Olubukola Ayodele, Breast Cancer Lead at University Hospitals of Leicester NHS Trust, shared a post on LinkedIn:
“Day 2 SABCS25 update
LidERA
• ER+/HER2– early breast cancer is the most common subtype.
• Endocrine therapy works, but adherence and tolerability remain challenges.
• No truly new adjuvant endocrine option has been approved since Aromatase Inhibitors.
• Giredestrant is an oral SERD designed for deeper ER blockade.
Trial Design
* Global, Phase III, open-label trial.
• 4170 patients with Stage I–III ER+/HER2– breast cancer.
• Randomised 1:1 to giredestrant 30 mg daily vs standard ET (tamoxifen or AI).
• Planned ≥5 years of treatment.
• Primary endpoint: invasive disease-free survival (IDFS).
Key Results
• Median follow-up: 32.3 months.
• 3-year IDFS: 92.4% (giredestrant) vs 89.6% (SOC).
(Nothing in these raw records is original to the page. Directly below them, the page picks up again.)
File: config.mk
export PLATFORM = sky130hd
export DESIGN_NAME = tcx_timer_pair
export DESIGN_NICKNAME = d
export VERILOG_FILES = /design/src/verilog/tcx_pkg.sv /design/src/verilog/tcx_pin_if.sv /design/src/verilog/tcx_pin_sync.sv /design/src/verilog/tcx_count_unit.sv /design/src/verilog/tcx_timer_pair.sv
export SDC_FILE = /design/constraint.sdc
export NUM_CORES = 1
export LEC_CHECK = 0
export BUFFER_PORTS_ARGS = -buffer_cell sky130_fd_sc_hd__buf_2
export CAP_MARGIN = 30
export CORE_ASPECT_RATIO = 0.7
export CORE_MARGIN = 10
export CORE_UTILIZATION = 40
export DETAILED_ROUTE_END_ITERATION = 7
export GPL_TIMING_DRIVEN = 0
export PLACE_DENSITY = 0.6
export SLEW_MARGIN = 20
export SYNTH_ARGS = -nofsm -noshare
export SYNTH_HDL_FRONTEND = slang
export SYNTH_SLANG_ARGS = --single-unit
File: constraint.sdc
create_clock -name pclk -period 4.8 [get_ports pclk]
set_input_delay 0.72 -clock pclk [delete_from_list [all_inputs] [get_ports pclk]]
set_output_delay 0.72 -clock pclk [all_outputs]
set_load 0.01 [all_outputs]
• IDFS improved: HR 0.70 (95% CI 0.57–0.87; p=0.0014).
• Benefit consistent across stage, menopausal status, chemo exposure and regions.
• Distant recurrence-free interval improved (HR 0.69).
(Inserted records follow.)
$ cat src/dbuc_code_mem.sv
// Two-rank code store: byte-loaded holding rank and word-moved output rank
`timescale 1ns/1ps
`include "dbuc_consts.svh"

module dbuc_code_mem
	import dbuc_pkg::*;
(
	// Clock and reset
	input  wire logic                     clk_i,
	input  wire logic                     rst_i,
	// Holding rank writes
	input  wire logic                     wr_lo_i,
	input  wire logic                     wr_hi_i,
	input  wire logic [3:0]               wr_idx_i,
	input  wire dbuc_code_t               wr_data_i,
	// Transfers into the output rank
	input  wire logic                     xfer_one_i,
	input  wire logic                     xfer_all_i,
	// Readback and outputs
	input  wire logic [3:0]               rd_idx_i,
	output dbuc_code_t                    rd_data_o,
	output logic [16*12-1:0]              code_o
);

	dbuc_code_t hold_reg [16];
	dbuc_code_t rank_reg [16];
	dbuc_code_t hold_next [16];
	dbuc_code_t rd_reg;

	// Merge incoming byte lanes so a same-edge transfer sees the new code
	always_comb begin
		for (int i = 0; i < 16; i++) begin
			hold_next[i] = hold_reg[i];
			if (wr_lo_i && (wr_idx_i == 4'(i)))
				hold_next[i][7:0] = wr_data_i[7:0];
			if (wr_hi_i && (wr_idx_i == 4'(i)))
				hold_next[i][11:8] = wr_data_i[11:8];
		end
	end

	// Both ranks and the registered read port
	always_ff @(posedge clk_i) begin
		if (rst_i) begin
			for (int i = 0; i < 16; i++) begin
				hold_reg[i] <= `DBUC_CODE_RST;
				rank_reg[i] <= `DBUC_CODE_RST;
			end
			rd_reg <= `DBUC_CODE_RST;
		end else begin
			for (int i = 0; i < 16; i++) begin
				hold_reg[i] <= hold_next[i];
				if (xfer_all_i || (xfer_one_i && (wr_idx_i == 4'(i))))
					rank_reg[i] <= hold_next[i];
			end
			rd_reg <= rank_reg[rd_idx_i];
		end
	end

	// Output rank straight from its flops
	always_comb begin
		for (int i = 0; i < 16; i++)
			code_o[i*12 +: 12] = rank_reg[i];
	end

	assign rd_data_o = rd_reg;

endmodule // dbuc_code_mem

$ cat src/dbuc_top.sv
// Analog output bank update controller: Wishbone slave, ranks, timer chain, interrupt
//
// Implementation choices: the address map and the Wishbone register port.
`timescale 1ns/1ps
`include "dbuc_consts.svh"

module dbuc_top
	import dbuc_pkg::*;
#(
	parameter int NUM_CH = `DBUC_NUM_CH
)
(
	// Clock and reset
	input  wire logic                 clk_i,
	input  wire logic                 rst_i,
	// Wishbone slave
	input  wire logic                 wb_cyc_i,
	input  wire logic                 wb_stb_i,
	input  wire logic                 wb_we_i,
	input  wire logic [7:0]           wb_adr_i,
	input  wire logic [3:0]           wb_sel_i,
	input  wire logic [31:0]          wb_dat_i,
	output logic      [31:0]          wb_dat_o,
	output logic                      wb_ack_o,
	// Converter side
	output logic      [16*12-1:0]     dac_code_o,
	output logic                      ref_reduced_o,
	// Timer connector
	input  wire logic                 count_gate_i,
	input  wire logic                 event_in_i,
	output logic                      counter_update_pulse_out_o,
	// Interrupt
	output logic                      irq_o
);

	// ************************************************************************
	// Declarations
	// ************************************************************************
	dbuc_bus_e         bus_state_reg;
	dbuc_bus_e         bus_state_next;
	logic [31:0]       dat_reg;
	logic              ack_reg;
	logic              simul_reg;
	logic              ref_low_reg;
	logic              upd_en_reg;
	logic              int_en_reg;
	logic [1:0]        ctrl_reg;
	logic [`DBUC_IRQ_W-1:0] stat_reg;
	logic [`DBUC_IRQ_W-1:0] mask_reg;
	logic              irq_reg;
	logic              pulse_reg;
	logic              evt_prev_reg;
	logic [`DBUC_PRE_W-1:0] pre_reg;
	wire logic [7:0]   adr_word;
	wire logic [3:0]   word_idx;
	wire logic         act;
	wire logic         wr_act;
	wire logic         rd_act;
	wire logic         ch_hit;
	wire logic         cmd_hit;
	wire logic         cnt0_hit;
	wire logic         cnt1_hit;
	wire logic         cnt2_hit;
	wire logic         ctrl_hit;
	wire logic         stat_hit;
	wire logic         mask_hit;
	wire logic         state_hit;
	wire logic         cmd_rd;
	wire logic         cmd_simul;
	wire logic         cmd_indiv;
	wire logic         cmd_update;
	wire logic         cmd_int_on;
	wire logic         cmd_int_off;
	wire logic         cmd_upd_on;
	wire logic         cmd_upd_off;
	wire logic         cmd_ref_full;
	wire logic         cmd_ref_low;
	wire logic         mem_wr_lo;
	wire logic         mem_wr_hi;
	wire logic         xfer_one;
	wire logic         xfer_all;
	wire logic         sw_update;
	wire logic         timer_update;
	wire logic         simul_next;
	wire logic         ref_low_next;
	wire logic         upd_en_next;
	wire logic         int_en_next;
	wire logic [1:0]   ctrl_next;
	wire logic [`DBUC_IRQ_W-1:0] stat_set;
	wire logic [`DBUC_IRQ_W-1:0] stat_clr;
	wire logic [`DBUC_IRQ_W-1:0] stat_next;
	wire logic [`DBUC_IRQ_W-1:0] mask_next;
	wire logic         cnt_wr_ok;
	wire logic         osc_tick;
	wire logic         evt_edge;
	wire logic         cnt0_en;
	wire logic         cnt1_en;
	wire logic         cnt2_en;
	wire logic         cnt0_term;
	wire logic         cnt1_term;
	wire logic         tick;
	wire dbuc_count_t  cnt0_val;
	wire dbuc_count_t  cnt1_val;
	wire dbuc_count_t  cnt2_val;
	wire dbuc_code_t   mem_rd;
	wire logic [3:0]   state_bits;
	logic [31:0]       rd_word;

	// ************************************************************************
	// Bus sequencing
	// ************************************************************************
	// Idle sees a request, wait lets the code read port settle, ack answers
	always_comb begin
		unique case (bus_state_reg)
			DBUC_BUS_IDLE: bus_state_next = (wb_cyc_i && wb_stb_i) ? DBUC_BUS_WAIT
			                                                      : DBUC_BUS_IDLE;
			DBUC_BUS_WAIT: bus_state_next = DBUC_BUS_ACK;
			DBUC_BUS_ACK:  bus_state_next = DBUC_BUS_IDLE;
			default:       bus_state_next = DBUC_BUS_IDLE;
		endcase
	end

	// All side effects happen once, on the edge that raises ack
	assign act    = (bus_state_reg == DBUC_BUS_WAIT);
	assign wr_act = act & wb_we_i;
	assign rd_act = act & ~wb_we_i;

	// ************************************************************************
	// Address decode
	// ************************************************************************
	// Word-aligned decode; the low two address bits are ignored
	assign adr_word = {wb_adr_i[7:2], 2'b00};
	assign word_idx = wb_adr_i[5:2];
	assign ch_hit   = (wb_adr_i[7:6] == 2'b00) && ({28'h0000000, word_idx} < 32'(NUM_CH));
	assign cmd_hit  = (wb_adr_i[7:6] == 2'b01);
	assign cnt0_hit = (adr_word == `DBUC_ADR_CNT0);
	assign cnt1_hit = (adr_word == `DBUC_ADR_CNT1);
	assign cnt2_hit = (adr_word == `DBUC_ADR_CNT2);
	assign ctrl_hit = (adr_word == `DBUC_ADR_CTRL);
	assign stat_hit = (adr_word == `DBUC_ADR_STAT);
	assign mask_hit = (adr_word == `DBUC_ADR_MASK);
	assign state_hit = (adr_word == `DBUC_ADR_STATE);

	// ************************************************************************
	// Command reads
	// ************************************************************************
	// reads trigger commands
	assign cmd_rd       = rd_act & cmd_hit;
	assign cmd_simul    = cmd_rd & (word_idx == `DBUC_CMD_SIMUL);
	assign cmd_indiv    = cmd_rd & (word_idx == `DBUC_CMD_INDIV);
	assign cmd_update   = cmd_rd & (word_idx == `DBUC_CMD_UPDATE);
	assign cmd_int_on   = cmd_rd & (word_idx == `DBUC_CMD_INT_ON);
	assign cmd_int_off  = cmd_rd & (word_idx == `DBUC_CMD_INT_OFF);
	assign cmd_upd_on   = cmd_rd & (word_idx == `DBUC_CMD_UPD_ON);
	assign cmd_upd_off  = cmd_rd & (word_idx == `DBUC_CMD_UPD_OFF);
	assign cmd_ref_full = cmd_rd & (word_idx == `DBUC_CMD_REF_FULL);
	assign cmd_ref_low  = cmd_rd & (word_idx == `DBUC_CMD_REF_LOW);
	// Mode and enable flags; a write to the command window does nothing
	assign simul_next   = cmd_simul ? 1'b1 : (cmd_indiv ? 1'b0 : simul_reg);
	assign upd_en_next  = cmd_upd_on ? 1'b1 : (cmd_upd_off ? 1'b0 : upd_en_reg);
	assign int_en_next  = cmd_int_on ? 1'b1 : (cmd_int_off ? 1'b0 : int_en_reg);
	assign ref_low_next = cmd_ref_low ? 1'b1 : (cmd_ref_full ? 1'b0 : ref_low_reg);

	// ************************************************************************
	// Channel loading and updates
	// ************************************************************************
	// lane 0 low byte, lane 1 high nibble
	assign mem_wr_lo = wr_act & ch_hit & wb_sel_i[0];
	assign mem_wr_hi = wr_act & ch_hit & wb_sel_i[1];
	assign xfer_one  = mem_wr_hi & ~simul_reg;
	assign sw_update    = cmd_update & simul_reg;
	assign timer_update = tick & upd_en_reg & simul_reg;
	assign xfer_all     = sw_update | timer_update;

	// channels beyond the count stay unmapped
	dbuc_code_mem u_code_mem (
		.clk_i      (clk_i),
		.rst_i      (rst_i),
		.wr_lo_i    (mem_wr_lo),
		.wr_hi_i    (mem_wr_hi),
		.wr_idx_i   (word_idx),
		.wr_data_i  (wb_dat_i[11:0]),
		.xfer_one_i (xfer_one),
		.xfer_all_i (xfer_all),
		.rd_idx_i   (word_idx),
		.rd_data_o  (mem_rd),
		.code_o     (dac_code_o)
	);

	// ************************************************************************
	// Timer chain
	// ************************************************************************
	// 1 MHz base from the card clock; the gate freezes it in place
	assign osc_tick = (pre_reg == `DBUC_PRE_W'(`DBUC_OSC_DIV - 1)) & count_gate_i;
	// Event input is taken as synchronous, so a plain edge detect suffices
	assign evt_edge = event_in_i & ~evt_prev_reg;
	assign cnt0_en = evt_edge & ctrl_reg[`DBUC_CTRL_EVT_EN];
	assign cnt1_en = osc_tick & ctrl_reg[`DBUC_CTRL_CASC_EN];
	// counter 2 counts counter 1 wraps
	assign cnt2_en = cnt1_term & ctrl_reg[`DBUC_CTRL_CASC_EN];
	assign cnt_wr_ok = wr_act & (wb_sel_i[1:0] != 2'b00);
	dbuc_down_counter u_cnt0 (
		.clk_i      (clk_i),
		.rst_i      (rst_i),
		.load_i     (cnt_wr_ok & cnt0_hit),
		.load_val_i (wb_dat_i[15:0]),
		.count_en_i (cnt0_en),
		.count_o    (cnt0_val),
		.term_o     (cnt0_term)
	);
	dbuc_down_counter u_cnt1 (
		.clk_i      (clk_i),
		.rst_i      (rst_i),
		.load_i     (cnt_wr_ok & cnt1_hit),
		.load_val_i (wb_dat_i[15:0]),
		.count_en_i (cnt1_en),
		.count_o    (cnt1_val),
		.term_o     (cnt1_term)
	);
	dbuc_down_counter u_cnt2 (
		.clk_i      (clk_i),
		.rst_i      (rst_i),
		.load_i     (cnt_wr_ok & cnt2_hit),
		.load_val_i (wb_dat_i[15:0]),
		.count_en_i (cnt2_en),
		.count_o    (cnt2_val),
		.term_o     (tick)
	);

	// ************************************************************************
	// Control, status and mask
	// ************************************************************************
	// Counter enables, written from software
	assign ctrl_next = (wr_act & ctrl_hit & wb_sel_i[0]) ? wb_dat_i[1:0] : ctrl_reg;
	assign mask_next = (wr_act & mask_hit & wb_sel_i[0]) ? wb_dat_i[`DBUC_IRQ_W-1:0]
	                                                     : mask_reg;
	assign stat_set[`DBUC_IRQ_TICK] = tick & int_en_reg;
	assign stat_set[`DBUC_IRQ_EVT]  = cnt0_term;
	// Read clears; a set in the same edge survives so no event is lost
	assign stat_clr  = {`DBUC_IRQ_W{rd_act & stat_hit}};
	assign stat_next = (stat_reg & ~stat_clr) | stat_set;

	// ************************************************************************
	// Read data
	// ************************************************************************
	assign state_bits = {int_en_reg, upd_en_reg, ref_low_reg, simul_reg};

	// Unmapped words outside the command window and channels beyond the bank read as zero; every command word reads the state bits
	always_comb begin
		rd_word = 32'h00000000;
		if (ch_hit)
			rd_word = {20'h00000, mem_rd};
		else if (cmd_hit || state_hit)
			rd_word = {28'h0000000, state_bits};
		else if (cnt0_hit)
			rd_word = {16'h0000, cnt0_val};
		else if (cnt1_hit)
			rd_word = {16'h0000, cnt1_val};
		else if (cnt2_hit)
			rd_word = {16'h0000, cnt2_val};
		else if (ctrl_hit)
			rd_word = {30'h00000000, ctrl_reg};
		else if (stat_hit)
			rd_word = {30'h00000000, stat_reg};
		else if (mask_hit)
			rd_word = {30'h00000000, mask_reg};
	end

	// ************************************************************************
	// Registers
	// ************************************************************************
	// Bus slave flops
	always_ff @(posedge clk_i) begin
		if (rst_i) begin
			bus_state_reg <= DBUC_BUS_IDLE;
			ack_reg       <= 1'b0;
			dat_reg       <= 32'h00000000;
		end else begin
			bus_state_reg <= bus_state_next;
			ack_reg       <= act;
			dat_reg       <= rd_act ? rd_word : 32'h00000000;
		end
	end

	always_ff @(posedge clk_i) begin
		if (rst_i) begin
			simul_reg   <= 1'b0;
			ref_low_reg <= 1'b1;
			upd_en_reg  <= 1'b0;
			int_en_reg  <= 1'b0;
		end else begin
			simul_reg   <= simul_next;
			ref_low_reg <= ref_low_next;
			upd_en_reg  <= upd_en_next;
			int_en_reg  <= int_en_next;
		end
	end

	// Timer, interrupt and pulse flops
	always_ff @(posedge clk_i) begin
		if (rst_i) begin
			ctrl_reg     <= `DBUC_CTRL_RST;
			mask_reg     <= `DBUC_MASK_RST;
			stat_reg     <= '0;
			irq_reg      <= 1'b0;
			pulse_reg    <= 1'b0;
			evt_prev_reg <= 1'b0;
			pre_reg      <= '0;
		end else begin
			ctrl_reg     <= ctrl_next;
			mask_reg     <= mask_next;
			stat_reg     <= stat_next;
			irq_reg      <= |(stat_reg & mask_reg);
			pulse_reg    <= tick;
			evt_prev_reg <= event_in_i;
			if (count_gate_i)
				pre_reg <= osc_tick ? '0 : pre_reg + `DBUC_PRE_W'(1);
		end
	end

	// ************************************************************************
	// Outputs
	// ************************************************************************
	assign wb_dat_o                   = dat_reg;
	assign wb_ack_o                   = ack_reg;
	assign ref_reduced_o              = ref_low_reg;
	assign irq_o                      = irq_reg;
	assign counter_update_pulse_out_o = pulse_reg;

endmodule // dbuc_top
• Early overall survival shows a positive trend (immature).
Toxicity
• Safety profile similar to standard ET.
• Grade 3–4 and serious AEs comparable between arms.
• Lower treatment discontinuation with giredestrant (5.3% vs 8.2%).
• Fewer musculoskeletal and vasomotor-related discontinuations.
Why It Matters
• First meaningful advance in adjuvant endocrine therapy since AIs.
• Absolute benefit of <3%, however, similar to current combination strategies with CDK4/6 inhibitors at the time of follow up, suggesting that benefit will continue to grow.
• Potential to become a new standard for HR+/HER2– early breast cancer.
Caution
* Control arm not currently soc especially with >80% being N+, as those patients would be offered a CDK4/6 inhibitor combo.
* Financial toxicity
* Less treatment options on progression for metastatic disease.
However, it’s great to see positive progress since AIs.”